Person holding up a milk bottle

The most ideal form of Calcium for absorption after bariatric surgery: Calcium Citrate vs Calcium Carbonate

Calcium plays a key role in the formation and maintenance of bones and teeth. The presence of calcium in the blood is also vital for blood pressure and the balance of several hormones and enzymes.

After bariatric surgery, calcium intake and absorption are decreased. Furthermore, deficiencies in vitamin D, which normally increases calcium absorption, are very common. For these reasons, supplementation with high-dosed calcium is to be advised for patients after bariatric surgery:

  • After a Sleeve Gastrectomy or Roux-en-Y Gastric Bypass: 1200-1500 mg/day.
  • After a Biliopancreatic Diversion: 1800-2400 mg/day.

Decreased gastric acid

Most calcium supplements contain either calcium carbonate or calcium citrate. For bariatric patients, a difference in absorption levels can be found. Calcium carbonate is less expensive, compared to other calcium preparations, and contains the highest concentration of elemental calcium per gram (42%). It is, however, not soluble in water and therefore needs gastric acid to break down in the stomach.
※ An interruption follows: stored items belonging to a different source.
$ cat src/rtl/led_scan_pkg.sv
// Shared types and constants for the LED scanner demo.
// Latency: n/a (declarations only).
// Backpressure: n/a.
package led_scan_pkg;

    typedef enum logic [2:0] {
        IDLE     = 3'd0,
        SCAN_UP  = 3'd1,
        PAUSE_HI = 3'd2,
        SCAN_DN  = 3'd3,
        PAUSE_LO = 3'd4
    } state_t;

    localparam int LED_COUNT = 8;
    localparam int POS_W     = 3;

    // Full-brightness level for a given PWM resolution.
    function automatic int pwm_max(input int bits);
        return (1 << bits) - 1;
    endfunction

endpackage

$ cat src/rtl/led_step_prescaler.sv
// Step-tick prescaler: counts 0..STEP_DIV-1 while EN, tick on the wrap cycle.
// Latency: tick is combinational from the counter state (same cycle as the wrap).
// Backpressure: EN=0 freezes the count and suppresses the tick.
module led_step_prescaler #(
    parameter int STEP_DIV = 1500000
) (
    input  logic CLK,
    input  logic RST,
    input  logic EN,
    output logic tick
);

    localparam int CNT_W = (STEP_DIV > 2) ? $clog2(STEP_DIV) : 1;

    logic [CNT_W-1:0] r_cnt;
    logic             w_wrap;

    assign w_wrap = (r_cnt == CNT_W'(STEP_DIV - 1));
    assign tick   = w_wrap && EN;

    // Free-running divider; holds its value whenever EN is low.
    always_ff @(posedge CLK) begin
        if (RST) begin
            r_cnt <= '0;
        end else if (EN) begin
            r_cnt <= w_wrap ? '0 : r_cnt + 1'b1;
        end
    end

endmodule

$ cat src/rtl/led_scan_sequencer.sv
// Back-and-forth LED scanner with end dwell; optional fading trail (LED_SCAN_FADE_EN).
// Latency: STEP one CLK after the prescaler tick; LEDs one CLK after pos/levels update.
// Backpressure: EN=0 freezes prescaler, FSM and fade levels; PWM counter keeps running.
module led_scan_sequencer
    import led_scan_pkg::*;
#(
    parameter int STEP_DIV    = 1500000,
    parameter int PAUSE_STEPS = 2,
    parameter int PWM_BITS    = 4
) (
    input  logic CLK,
    input  logic RST,
    input  logic EN,
    output logic LED1,
    output logic LED2,
    output logic LED3,
    output logic LED4,
    output logic LED5,
    output logic LED6,
    output logic LED7,
    output logic LED8,
    output logic STEP
);

    localparam int PC_W = (PAUSE_STEPS > 2) ? $clog2(PAUSE_STEPS) : 1;

    logic                 w_tick;
    state_t               r_state, w_state_nxt;
    logic [POS_W-1:0]     r_pos, w_pos_nxt;
    logic [PC_W-1:0]      r_pause_cnt, w_pause_nxt;
    logic                 r_step;
    logic [LED_COUNT-1:0] r_led, w_led_nxt;

    led_step_prescaler #(.STEP_DIV(STEP_DIV)) u_prescaler (
        .CLK  (CLK),
        .RST  (RST),
        .EN   (EN),
        .tick (w_tick)
    );

    // Next-state logic: the FSM only moves on an accepted tick.
    always_comb begin
        w_state_nxt = r_state;
        w_pos_nxt   = r_pos;
        w_pause_nxt = r_pause_cnt;
        if (w_tick) begin
            case (r_state)
                IDLE: begin
                    w_state_nxt = SCAN_UP;
                end
                SCAN_UP: begin
                    w_pos_nxt = r_pos + 1'b1;
                    if (r_pos == POS_W'(LED_COUNT - 2)) begin
                        w_state_nxt = (PAUSE_STEPS == 0) ? SCAN_DN : PAUSE_HI;
                    end
                end
                PAUSE_HI: begin
                    if (r_pause_cnt == PC_W'(PAUSE_STEPS - 1)) begin
                        w_pause_nxt = '0;
                        w_state_nxt = SCAN_DN;
                    end else begin
                        w_pause_nxt = r_pause_cnt + 1'b1;
                    end
                end
                SCAN_DN: begin
                    w_pos_nxt = r_pos - 1'b1;
                    if (r_pos == POS_W'(1)) begin
                        w_state_nxt = (PAUSE_STEPS == 0) ? SCAN_UP : PAUSE_LO;
                    end
                end
                PAUSE_LO: begin
                    if (r_pause_cnt == PC_W'(PAUSE_STEPS - 1)) begin
                        w_pause_nxt = '0;
                        w_state_nxt = SCAN_UP;
                    end else begin
                        w_pause_nxt = r_pause_cnt + 1'b1;
                    end
                end
                default: begin
                    w_state_nxt = IDLE;
                    w_pos_nxt   = '0;
                    w_pause_nxt = '0;
                end
            endcase
        end
    end

    // FSM state, position, dwell counter and the registered step pulse.
    always_ff @(posedge CLK) begin
        if (RST) begin
            r_state     <= IDLE;
            r_pos       <= '0;
            r_pause_cnt <= '0;
            r_step      <= 1'b0;
        end else begin
            r_state     <= w_state_nxt;
            r_pos       <= w_pos_nxt;
            r_pause_cnt <= w_pause_nxt;
            r_step      <= w_tick;
        end
    end

`ifdef LED_SCAN_FADE_EN
    localparam logic [PWM_BITS-1:0] LVL_MAX = PWM_BITS'(pwm_max(PWM_BITS));

    logic [PWM_BITS-1:0] r_level [LED_COUNT];
    logic [PWM_BITS-1:0] r_pwm_cnt;

    // PWM reference ramp; keeps running while frozen so the trail stays visible.
    always_ff @(posedge CLK) begin
        if (RST) begin
            r_pwm_cnt <= '0;
        end else begin
            r_pwm_cnt <= r_pwm_cnt + 1'b1;
        end
    end

    // On each step the new lit LED goes to full and every other LED halves.
    always_ff @(posedge CLK) begin
        if (RST) begin
            for (int i = 0; i < LED_COUNT; i++) begin
                r_level[i] <= '0;
            end
        end else if (w_tick && (w_state_nxt != IDLE)) begin
            for (int i = 0; i < LED_COUNT; i++) begin
                r_level[i] <= (w_pos_nxt == POS_W'(i)) ? LVL_MAX : (r_level[i] >> 1);
            end
        end
    end

    // Full level is solid on; otherwise the level sets the PWM duty.
    always_comb begin
        w_led_nxt = '0;
        for (int i = 0; i < LED_COUNT; i++) begin
            w_led_nxt[i] = (r_level[i] == LVL_MAX) || (r_level[i] > r_pwm_cnt);
        end
    end
`else
    // Exactly one LED at the current position, none while idle.
    always_comb begin
        w_led_nxt = '0;
        for (int i = 0; i < LED_COUNT; i++) begin
            w_led_nxt[i] = (r_state != IDLE) && (r_pos == POS_W'(i));
        end
    end
`endif

    // Registered LED drive.
    always_ff @(posedge CLK) begin
        if (RST) begin
            r_led <= '0;
        end else begin
            r_led <= w_led_nxt;
        end
    end

    assign LED1 = r_led[0];
    assign LED2 = r_led[1];
    assign LED3 = r_led[2];
    assign LED4 = r_led[3];
    assign LED5 = r_led[4];
    assign LED6 = r_led[5];
    assign LED7 = r_led[6];
    assign LED8 = r_led[7];
    assign STEP = r_step;

endmodule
Post-bariatric surgery, the reduced gastro-intestinal tract produces little to no gastric acid. Furthermore, many patients are recommended to use proton pump inhibitors after surgery for several weeks or months after surgery, which also have a negative effect on gastric acid.

Calcium citrate dissolves quickly and easily in water or other neutral pH environments. Therefore, calcium citrate should be recommended to patients after bariatric surgery, to make sure that the supplemented calcium is adequately absorbed.

The effect of low gastric acid levels on calcium absorption

Studies have shown the effect of gastric acid on absorption levels of different forms of calcium. This study looked into the absorption rates of calcium carbonate versus calcium citrate. Patients with normal gastric acid levels were compared to patients with Achlorhydria, a condition where a patient has low gastric acid levels. The study showed that achlorhydric patients absorbed calcium carbonate at a rate of 4%. Calcium citrate was absorbed at 45%. Patients who had normal gastric acid levels absorbed both forms of calcium relatively to the same amount.